When I wasn't sure if I wanted to put up Christmas this year, because I thought it would be hard to have a reminder that I wasn't living my normal holiday, his was the voice that reminded me that, no matter how crappy I feel, what has always made me happy will continue to make me happy -- and that, if I didn't put up my tree, the cancer would win.
When my hair started to fall out, and I was crying because I was losing (again) what had always made me beautiful, he stopped me, mid-sentence, and corrected me, saying that while he was sure my hair had made me feel pretty... I needed to know that it wasn't my hair, long or short, that had ever made me beautiful.

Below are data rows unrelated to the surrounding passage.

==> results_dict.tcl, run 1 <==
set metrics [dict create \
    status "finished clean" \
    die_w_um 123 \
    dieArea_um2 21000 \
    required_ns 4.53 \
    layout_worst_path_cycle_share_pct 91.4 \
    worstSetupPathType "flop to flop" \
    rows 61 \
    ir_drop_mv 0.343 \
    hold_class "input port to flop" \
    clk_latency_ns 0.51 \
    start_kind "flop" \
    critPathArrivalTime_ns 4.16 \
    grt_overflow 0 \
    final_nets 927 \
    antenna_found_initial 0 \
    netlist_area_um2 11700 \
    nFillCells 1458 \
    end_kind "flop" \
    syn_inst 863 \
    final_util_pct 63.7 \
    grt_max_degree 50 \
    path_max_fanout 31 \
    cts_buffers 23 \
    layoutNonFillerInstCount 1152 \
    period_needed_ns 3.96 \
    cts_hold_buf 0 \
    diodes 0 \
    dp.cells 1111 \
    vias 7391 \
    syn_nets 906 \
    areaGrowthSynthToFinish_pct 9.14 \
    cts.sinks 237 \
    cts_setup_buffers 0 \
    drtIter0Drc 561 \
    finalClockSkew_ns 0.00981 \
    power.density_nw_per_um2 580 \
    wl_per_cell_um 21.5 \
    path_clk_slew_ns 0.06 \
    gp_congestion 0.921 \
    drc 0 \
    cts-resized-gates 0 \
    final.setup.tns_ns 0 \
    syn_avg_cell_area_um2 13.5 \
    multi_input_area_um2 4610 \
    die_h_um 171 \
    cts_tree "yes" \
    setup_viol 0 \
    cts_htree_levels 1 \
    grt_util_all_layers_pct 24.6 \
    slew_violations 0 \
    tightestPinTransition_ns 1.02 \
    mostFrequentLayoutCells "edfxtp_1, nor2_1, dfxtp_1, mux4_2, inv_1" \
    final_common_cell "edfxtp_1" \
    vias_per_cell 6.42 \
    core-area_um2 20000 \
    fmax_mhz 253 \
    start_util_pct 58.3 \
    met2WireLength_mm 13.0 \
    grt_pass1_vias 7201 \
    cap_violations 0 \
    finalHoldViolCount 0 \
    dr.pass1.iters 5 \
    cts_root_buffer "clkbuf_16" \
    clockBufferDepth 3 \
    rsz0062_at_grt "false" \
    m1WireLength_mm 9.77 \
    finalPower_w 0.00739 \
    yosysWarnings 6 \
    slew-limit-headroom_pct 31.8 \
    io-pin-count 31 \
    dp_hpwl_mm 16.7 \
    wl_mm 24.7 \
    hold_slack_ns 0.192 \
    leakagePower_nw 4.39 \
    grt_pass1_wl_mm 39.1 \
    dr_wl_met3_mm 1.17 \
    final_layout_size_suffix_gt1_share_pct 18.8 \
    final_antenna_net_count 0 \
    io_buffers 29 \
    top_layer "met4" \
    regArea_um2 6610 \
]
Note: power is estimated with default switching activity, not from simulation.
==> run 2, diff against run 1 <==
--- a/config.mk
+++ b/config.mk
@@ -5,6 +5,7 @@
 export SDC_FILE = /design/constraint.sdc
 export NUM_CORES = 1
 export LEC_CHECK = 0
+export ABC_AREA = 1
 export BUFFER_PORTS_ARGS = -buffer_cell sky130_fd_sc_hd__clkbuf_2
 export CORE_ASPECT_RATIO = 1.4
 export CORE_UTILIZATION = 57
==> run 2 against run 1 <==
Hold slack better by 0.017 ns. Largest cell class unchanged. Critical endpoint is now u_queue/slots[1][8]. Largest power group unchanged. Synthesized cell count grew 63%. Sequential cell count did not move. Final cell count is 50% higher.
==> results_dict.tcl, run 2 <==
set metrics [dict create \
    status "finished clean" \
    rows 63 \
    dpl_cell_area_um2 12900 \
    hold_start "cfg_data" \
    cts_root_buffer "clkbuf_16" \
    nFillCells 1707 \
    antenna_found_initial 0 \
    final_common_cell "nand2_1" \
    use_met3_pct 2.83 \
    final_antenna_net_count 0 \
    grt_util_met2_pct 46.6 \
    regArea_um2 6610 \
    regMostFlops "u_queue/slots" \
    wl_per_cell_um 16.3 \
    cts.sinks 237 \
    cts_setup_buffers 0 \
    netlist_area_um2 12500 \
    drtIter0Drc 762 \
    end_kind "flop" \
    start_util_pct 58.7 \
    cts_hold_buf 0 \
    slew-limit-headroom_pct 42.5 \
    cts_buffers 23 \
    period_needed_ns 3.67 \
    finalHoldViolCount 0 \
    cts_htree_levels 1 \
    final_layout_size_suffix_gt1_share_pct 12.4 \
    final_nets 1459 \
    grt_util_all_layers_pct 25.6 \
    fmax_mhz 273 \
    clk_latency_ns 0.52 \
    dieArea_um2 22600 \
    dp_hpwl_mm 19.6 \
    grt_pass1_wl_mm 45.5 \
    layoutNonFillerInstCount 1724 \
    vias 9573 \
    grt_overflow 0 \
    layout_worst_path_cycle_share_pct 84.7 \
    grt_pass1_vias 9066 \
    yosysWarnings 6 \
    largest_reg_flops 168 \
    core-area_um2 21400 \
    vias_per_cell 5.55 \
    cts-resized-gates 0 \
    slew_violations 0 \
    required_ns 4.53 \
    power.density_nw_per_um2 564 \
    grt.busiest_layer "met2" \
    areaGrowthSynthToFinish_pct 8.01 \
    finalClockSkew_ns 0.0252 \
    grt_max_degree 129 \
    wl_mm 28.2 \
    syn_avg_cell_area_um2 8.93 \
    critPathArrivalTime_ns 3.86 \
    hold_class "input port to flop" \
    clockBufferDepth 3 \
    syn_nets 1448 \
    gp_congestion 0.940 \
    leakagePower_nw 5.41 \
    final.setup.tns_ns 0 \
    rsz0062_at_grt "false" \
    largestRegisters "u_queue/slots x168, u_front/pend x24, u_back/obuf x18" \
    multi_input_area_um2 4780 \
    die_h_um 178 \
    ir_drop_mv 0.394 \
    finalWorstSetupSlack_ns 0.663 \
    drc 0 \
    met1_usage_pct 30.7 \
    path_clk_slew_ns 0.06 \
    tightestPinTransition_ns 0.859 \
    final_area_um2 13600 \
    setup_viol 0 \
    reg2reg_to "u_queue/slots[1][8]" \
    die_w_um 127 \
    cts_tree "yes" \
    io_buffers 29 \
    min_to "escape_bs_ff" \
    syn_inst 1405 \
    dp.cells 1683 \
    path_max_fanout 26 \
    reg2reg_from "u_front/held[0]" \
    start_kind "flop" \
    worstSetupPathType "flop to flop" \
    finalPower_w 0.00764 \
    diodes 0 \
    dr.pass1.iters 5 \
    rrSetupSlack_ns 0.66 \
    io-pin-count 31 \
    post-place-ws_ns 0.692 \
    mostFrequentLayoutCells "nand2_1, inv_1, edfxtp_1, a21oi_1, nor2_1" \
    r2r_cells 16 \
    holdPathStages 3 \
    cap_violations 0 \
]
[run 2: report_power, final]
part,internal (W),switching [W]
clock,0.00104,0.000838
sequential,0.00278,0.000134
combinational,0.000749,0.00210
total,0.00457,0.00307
--- src/hdl/balg_pkg.sv ---
// Shared types and constants of the luma-to-glyph unit.
`default_nettype none
package balg_pkg;
   localparam int MAX_SRC_W  = 256;
   localparam int MAX_SRC_H  = 256;
   localparam int MAX_CELLS  = 1024;
   localparam int MAX_GLYPHS = 16;
   localparam int SRC_X_BITS = 8;
   localparam int SRC_Y_BITS = 8;
   localparam int DIVIDEND_W = 26;
   localparam int DIVISOR_W  = 22;
   localparam logic [21:0] LUMA_FULL = 22'd2550000;
   localparam logic OPER_WRITE = 1'b0;
   localparam logic OPER_QUERY = 1'b1;

   typedef enum logic [3:0] {
      ST_IDLE, ST_DIV_LAUNCH, ST_DIV_WAIT, ST_REGION, ST_SUM_START,
      ST_SUM, ST_SUM_DRAIN, ST_LUMA, ST_SCALE, ST_INDEX, ST_OUTPUT
   } state_type;

   typedef enum logic [2:0] {
      OP_X0, OP_X1, OP_Y0, OP_Y1, OP_R, OP_G, OP_B
   } div_op_type;

   typedef enum logic [2:0] {
      CSR_SRC_W, CSR_SRC_H, CSR_CELLS_X, CSR_CELLS_Y,
      CSR_INVERT, CSR_GLYPH_CNT, CSR_GLYPHS_LO, CSR_GLYPHS_HI
   } csr_index_type;
endpackage
`default_nettype wire

--- src/hdl/balg_divider.sv ---
// Restoring divider that produces one quotient bit per cycle.
`default_nettype none
module balg_divider (
   input  wire logic                             clock,
   input  wire logic                             reset,
   input  wire logic                             start,
   input  wire logic [balg_pkg::DIVIDEND_W-1:0] dividend,
   input  wire logic [balg_pkg::DIVISOR_W-1:0]  divisor,
   output logic                                  done,
   output logic [balg_pkg::DIVIDEND_W-1:0]       quotient
);
   import balg_pkg::*;

   localparam int CNT_W = $clog2(DIVIDEND_W);

   logic                  busy_ff;
   logic                  done_ff;
   logic [CNT_W-1:0]      count_ff;
   logic [DIVISOR_W-1:0]  divisor_ff;
   logic [DIVISOR_W-1:0]  rem_ff;
   logic [DIVIDEND_W-1:0] quo_ff;
   logic [DIVISOR_W:0]    shifted;
   logic                  fits;
   logic [DIVISOR_W:0]    diff;

   assign shifted = {rem_ff, quo_ff[DIVIDEND_W-1]};
   assign fits    = shifted >= {1'b0, divisor_ff};
   assign diff    = shifted - {1'b0, divisor_ff};

   always_ff @(posedge clock) begin
      if (reset) begin
         busy_ff  <= 1'b0;
         done_ff  <= 1'b0;
         count_ff <= '0;
      end else begin
         done_ff <= 1'b0;
         if (start) begin
            busy_ff  <= 1'b1;
            count_ff <= '0;
         end else if (busy_ff) begin
            count_ff <= count_ff + 1'b1;
            if (count_ff == CNT_W'(DIVIDEND_W - 1)) begin
               busy_ff <= 1'b0;
               done_ff <= 1'b1;
            end
         end
      end
   end

   always_ff @(posedge clock) begin
      if (start) begin
         divisor_ff <= divisor;
         rem_ff     <= '0;
         quo_ff     <= dividend;
      end else if (busy_ff) begin
         rem_ff <= fits ? diff[DIVISOR_W-1:0] : shifted[DIVISOR_W-1:0];
         quo_ff <= {quo_ff[DIVIDEND_W-2:0], fits};
      end
   end

   assign done     = done_ff;
   assign quotient = quo_ff;
endmodule
`default_nettype wire
[config.mk]
export PLATFORM = sky130hd
export DESIGN_NAME = fpvrs_grow_cell
export DESIGN_NICKNAME = d
export VERILOG_FILES = /design/src/rtl/core/fixed_point_vertex_rotate_scale_core_defines.svh /design/src/rtl/core/fpvrs_pkg.sv /design/src/rtl/core/fpvrs_grow_cell.sv
export SDC_FILE = /design/constraint.sdc
export NUM_CORES = 2
export LEC_CHECK = 0
export BUFFER_PORTS_ARGS = -buffer_cell sky130_fd_sc_hd__buf_2
export CAP_MARGIN = 20
export CELL_PAD_IN_SITES_DETAIL_PLACEMENT = 0
export CELL_PAD_IN_SITES_GLOBAL_PLACEMENT = 1
export CORE_ASPECT_RATIO = 1.25
export CORE_MARGIN = 1.5
export CORE_UTILIZATION = 45
export CTS_BUF_LIST = sky130_fd_sc_hd__clkbuf_2 sky130_fd_sc_hd__clkbuf_4 sky130_fd_sc_hd__clkbuf_8
export DETAILED_ROUTE_END_ITERATION = 6
export GPL_ROUTABILITY_DRIVEN = 1
export GPL_TIMING_DRIVEN = 0
export PLACE_DENSITY = 0.86
export SLEW_MARGIN = 5
export SYNTH_ARGS = -nofsm -noshare
export SYNTH_HDL_FRONTEND = slang
export SYNTH_SLANG_ARGS = --single-unit
[constraint.sdc]
create_clock -name clk_i -period 0.8 [get_ports clk_i]
set_input_delay 0.08 -clock clk_i [delete_from_list [all_inputs] [get_ports clk_i]]
set_output_delay 0.08 -clock clk_i [all_outputs]
set_load 0.01 [all_outputs]
[src/rtl/core/fixed_point_vertex_rotate_scale_core_defines.svh]
// Assertion macros for the vertex rotate and scale core.
// Expect clk_i and rst_ni in the scope of every use.
`ifndef FIXED_POINT_VERTEX_ROTATE_SCALE_CORE_DEFINES_SVH
`define FIXED_POINT_VERTEX_ROTATE_SCALE_CORE_DEFINES_SVH

`ifndef SYNTHESIS
`define FPVRS_ASSERT_NEXT(lbl, en, cons) \
  lbl: assert property (@(posedge clk_i) disable iff (!rst_ni) (en) |=> (cons)) \
    else $error("fpvrs assertion failed");
`define FPVRS_ASSERT_DELAY(lbl, en, n, cons) \
  lbl: assert property (@(posedge clk_i) disable iff (!rst_ni) (en) |-> ##n (cons)) \
    else $error("fpvrs assertion failed");
`else
`define FPVRS_ASSERT_NEXT(lbl, en, cons)
`define FPVRS_ASSERT_DELAY(lbl, en, n, cons)
`endif

`endif

[src/rtl/core/fpvrs_pkg.sv]
// Shared types and constants of the vertex rotate and scale core.
// No dependencies.
`default_nettype none

package fpvrs_pkg;

  localparam int COORD_BITS_DEF = 24;
  localparam int FRAC_BITS      = 10;
  localparam int GROW_SHIFT     = 15;
  localparam int ROT_COS        = 1023;
  localparam int ROT_SIN        = 41;

  localparam int PIX_BITS    = 10;
  localparam int SCREEN_BITS = 15;
  localparam int FLAG_BITS   = 6;
  localparam int CFG_IDX_BITS = 4;

  // rotation axis codes
  localparam int AXIS_X = 0;
  localparam int AXIS_Y = 1;
  localparam int AXIS_Z = 2;

  // register indexes
  localparam logic [CFG_IDX_BITS-1:0] REG_WIN_X_MIN = 4'd0;
  localparam logic [CFG_IDX_BITS-1:0] REG_WIN_X_MAX = 4'd1;
  localparam logic [CFG_IDX_BITS-1:0] REG_WIN_Y_MIN = 4'd2;
  localparam logic [CFG_IDX_BITS-1:0] REG_WIN_Y_MAX = 4'd3;

  localparam logic [PIX_BITS-1:0] WIN_X_MIN_RST = 10'd0;
  localparam logic [PIX_BITS-1:0] WIN_X_MAX_RST = 10'd639;
  localparam logic [PIX_BITS-1:0] WIN_Y_MIN_RST = 10'd75;
  localparam logic [PIX_BITS-1:0] WIN_Y_MAX_RST = 10'd434;

  // per-vertex attributes that ride along the pipeline
  typedef struct packed {
    logic [FLAG_BITS-1:0]  rot_flags;
    logic [PIX_BITS-1:0]   centre_x;
    logic [PIX_BITS-1:0]   centre_y;
    logic [GROW_SHIFT-1:0] grow_factor;
  } side_t;

endpackage

`default_nettype wire

[src/rtl/core/fpvrs_grow_cell.sv]
// Growth cell: scales each coordinate by one plus the growth factor, saturated.
// Depends on fpvrs_pkg.
`default_nettype none

module fpvrs_grow_cell #(
  parameter int COORD_BITS = fpvrs_pkg::COORD_BITS_DEF
) (
  input  wire                          clk_i,
  input  wire                          rst_ni,
  input  wire                          valid_i,
  input  wire fpvrs_pkg::side_t        side_i,
  input  wire logic signed [COORD_BITS-1:0] c_i [3],
  output logic                         valid_o,
  output fpvrs_pkg::side_t             side_o,
  output logic signed [COORD_BITS-1:0] c_o [3]
);

  localparam int EXT = fpvrs_pkg::GROW_SHIFT + 1;
  localparam int GW  = COORD_BITS + EXT;

  logic signed [GW-1:0] f_w;
  logic signed [GW-1:0] c_w [3];
  logic signed [GW-1:0] prod [3];
  logic signed [GW-1:0] sum [3];
  logic signed [COORD_BITS-1:0] c_d [3];
  logic valid_q;
  fpvrs_pkg::side_t side_q;
  logic signed [COORD_BITS-1:0] c_q [3];

  always_comb begin
    f_w = {{(GW-fpvrs_pkg::GROW_SHIFT){1'b0}}, side_i.grow_factor};
    for (int i = 0; i < 3; i++) begin
      c_w[i]  = {{EXT{c_i[i][COORD_BITS-1]}}, c_i[i]};
      prod[i] = c_w[i] * f_w;
      sum[i]  = c_w[i] + (prod[i] >>> fpvrs_pkg::GROW_SHIFT);
      if ((&sum[i][GW-1:COORD_BITS-1]) || !(|sum[i][GW-1:COORD_BITS-1])) begin
        c_d[i] = sum[i][COORD_BITS-1:0];
      end else begin
        c_d[i] = sum[i][GW-1] ? {1'b1, {(COORD_BITS-1){1'b0}}}
                              : {1'b0, {(COORD_BITS-1){1'b1}}};
      end
    end
  end

  always_ff @(posedge clk_i or negedge rst_ni) begin
    if (!rst_ni) begin
      valid_q <= 1'b0;
    end else begin
      valid_q <= valid_i;
    end
  end

  always_ff @(posedge clk_i) begin
    side_q <= side_i;
    c_q    <= c_d;
  end

  assign valid_o = valid_q;
  assign side_o  = side_q;
  assign c_o     = c_q;

endmodule

`default_nettype wire

==> impl_metrics.csv <==
group,metric,value,unit
critical_path,crit_end,"c_o[38]$_DFF_P_",
drt,vias_per_cell,5.31,
critical_path,slowest_stage,"fa_2",
drt,drt.antenna.violating_nets,0,
grt,grt_usage,28.3,%
logic_synthesis,synthArstFlopShare,0.877,%
floorplanning,io_pins,230,
logic_synthesis,yosysMostFrequentCell,"inv_1",
logic_synthesis,ys.flop_type,"dfxtp_1",
final_layout,stdcell_area,53100,um2
drt,dr.pass1.iters,5,
logic_synthesis,synthesis.area,44200,um2
sta,drv_slew,0,
grt,grt_pass1_vias,38322,
critical_path,startpoint_type,"input pin",
grt,grt-ovfl-total,0,
sta,timing.final.ws_setup,-6.79,ns
critical_path,endpoint_kind,"flop",
grt,grt_pass1_wl,214000,um
final_layout,drive_gt1_share,18.0,%
cts,clkTransAtPathRegs,0.08,ns
drt,vias,35609,
logic_synthesis,yosysTopAreaCell,"fa_1",
logic_synthesis,synth_common_cells,"1,216 x inv_1, 1,050 x fa_1, 680 x nand2_1",
final_layout,final_nets,6922,
cts,hold_buffers,43,
critical_path,cp.required,1.26,ns
logic_synthesis,yosys_warnings,0,
logic_synthesis,avgSynthCellArea,8.97,um2
sta,worstMarginPinSlew,0.925,ns
floorplanning,rows,128,
grt,grt_max_degree,17,
logic_synthesis,ys_types,76,
final_layout,area.growth.synth_to_final,20.2,%
placed_design,portBuffers,229,
logic_synthesis,synth_top_area_share,47.6,%
floorplanning,core_area,97400,um2
logic_synthesis,synth_edf_count,0,
cts,clkSinkCount,114,
floorplanning,start_util,45.4,%
cts,clock_path_buffers,2,
logic_synthesis,syn_inst,4929,
sta,post-route-min-period,7.59,ns
placed_design,place_hpwl,110000,um
placed_design,gp_congestion,0.946,
status,outcome,"complete, but fails checks",
sta,setup_violations,186,
critical_path,criticalPathCategory,"input pin to flop",
sta,hold_violations,2,
critical_path,critical_path_arrival,8.05,ns
sta,maxSlewHeadroom,38.4,%
critical_path,cp-startpoint,"side_i[5]",
logic_synthesis,synth_fp_nets,6461,
drt,drt_iter0_drc,2308,
sta,timing.fmax,0.132,GHz
drt,finalWirelength,140000,um
logic_synthesis,ys_top_cells_by_area,"fa_1 48%, ha_1 10%, inv_1 10%, and2_1 6.6%, nand2_1 5.8%",
cts,clockRootBuffer,"clkbuf_8",
final_layout,fillerInstances,8802,
job,drv_cap,0,
worst_hold_path,holdPathStages,1,
drt,wl_per_cell,20.8,um
cts,cts_tree,"done",
sta,hold-worst-slack,-0.361,ns
grt,antenna_found_initial,17,
cts,numCtsBuffers,17,
floorplanning,die_y,353,um
placed_design,postPlaceCellArea,47500,um2
cts,cts.htree.levels,4,
floorplanning,die_w,283,um
floorplanning,die-area,100000,um2
sta,post-route-period-util,949,%
worst_hold_path,hp-start,"side_i[4]",
critical_path,cp_slowest_stage_delay,0.55,ns
sta,rsz0062_at_grt,"yes",
logic_synthesis,yosysSeqAreaShare,5.17,%
logic_synthesis,ys_seq_elements,114,
status,violations,"hold timing, setup timing",
worst_hold_path,hold_path.class,"input pin to flop",
drt,route.detailed.drc,0,
critical_path,path_max_fanout,6,
==> sequential cells by signal (all words and copies together) (netlist names) <==
register	cells
c_o	72
side_o	41
valid_o	1
==> worst min-delay path by stage <==
| stage | end | slack, ns |
|---|---|---|
| 5_1_grt | side_o[4]$_DFF_P_ | -0.40 |
| 3_3_place_gp | valid_o$_DFF_PN0_ | -0.14 |
| 2_1_floorplan | valid_o$_DFF_PN0_ | -0.22 |
| 3_5_place_dp | valid_o$_DFF_PN0_ | -0.14 |
| 4_1_cts | side_o[4]$_DFF_P_ | -0.43 |
| 6_report | side_o[4]$_DFF_P_ | -0.36 |
==> per-stage QoR <==
step	setup TNS, ns	utilization, %	hold slack [ns]	setup slack (ns)	instances
final	-512.18	54.6	-0.361	-6.79	6712
after global routing	-531.74	54.6	-0.403	-6.98	6706
after CTS	-513.56	53.2	-0.428	-6.70	6660
after detailed placement	-646.29	48.7	-0.144	-9.60	6462
after global placement	-643.02	48.7	-0.145	-9.58	6458
after floorplan	-486.04	-	-0.216	-6.85	4929
==> cell type report <==
class | instances | area [um2] | area share, %
Tap cell | 1300 | 1630 | 3.06
Inverter | 1216 | 4570 | 8.60
Buffer | 202 | 2500 | 4.71
Multi-Input combinational cell | 3392 | 38200 | 71.8
Clock inverter | 15 | 159 | 0.299
Clock buffer | 17 | 234 | 0.440
Timing Repair Buffer | 447 | 3530 | 6.64
Sequential cell | 114 | 2340 | 4.41
Antenna cell | 9 | 22.5 | 0.0424
==> critical path: cells and delay by family <==
family | cells | cell delay (ns)
AO/OA/AOI/OAI | 14 | 2.70
buffers and inverters | 10 | 1.17
AND/OR/NAND/NOR | 2 | 0.32
multiplexers | 1 | 0.18
adder cells (fa/ha/maj) | 8 | 3.55
==> layout by cell type (no fill, tap or decap), types with 19 or more instances in the layout <==
cell type,netlist,routed
dlygate4sd3_1,0,43
dfxtp_1,113,69
o21a_1,21,19
a21oi_1,137,97
buf_4,2,151
ha_4,0,34
nor3_1,29,20
fa_1,1050,1020
dfxtp_2,0,44
clkbuf_16,0,41
a21oi_2,0,36
xnor2_1,102,99
buf_6,2,80
nand2_1,680,668
clkbuf_4,0,46
o21ai_0,97,47
o21ai_2,1,35
xor2_1,51,51
and2_1,469,452
ha_1,366,325
inv_2,0,23
a21o_1,62,62
nor2_1,71,66
inv_1,1216,1191
fa_2,0,30
buf_2,3,170
clkbuf_8,0,65
o21ai_1,22,33
nand3_1,23,19
clkbuf_2,0,32
==> cells by family after synthesis <==
family	after synthesis	share of synthesized area [%]
multiplexers	2	0.0453
buffers and inverters	1423	12.1
adder cells (fa/ha/maj)	1416	57.9
AO/OA/AOI/OAI	473	6.95
XOR/XNOR	154	3.07
AND/OR/NAND/NOR	1347	14.7
flip-flops	114	5.17
==> layer usage <==
layer	part of all wire [%]	GRT usage, %	vias to the layer above
met3	7.5	5.38	457
met5	0.059	0	-
met2	49	48.4	1457
met4	7.6	19.0	14
met1	36	32.1	18177
li1	-	-	15504
==> repair_timing <==
| item | CTS | global route |
|---|---|---|
| buffers inserted | 113 | 43 |
| setup endpoints to repair | 186 | 186 |
| pin swaps | 145 | 130 |
| gates cloned | 13 | 2 |
| resized for setup | 657 | 281 |
| hold endpoints to repair | 44 | 2 |
Power is left out: the tool's default activity adds up to more than one toggle a clock period on the data nets, which glitch-free logic cannot reach.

He's taken me to my doctor appointments, rubbed my feet when they're swollen, and held my hand while poison is pumped into my veins.
He brings me flowers, and Taco Bell, and whatever candy I tell him that I want from the gas station.
And he bends over to kiss my cheek while he's pushing my wheelchair.
I wasn't looking for a relationship. I wasn't expecting to find love, especially now, in this season of my life, smack in the middle of cancer treatments. But man alive, am I glad that I did.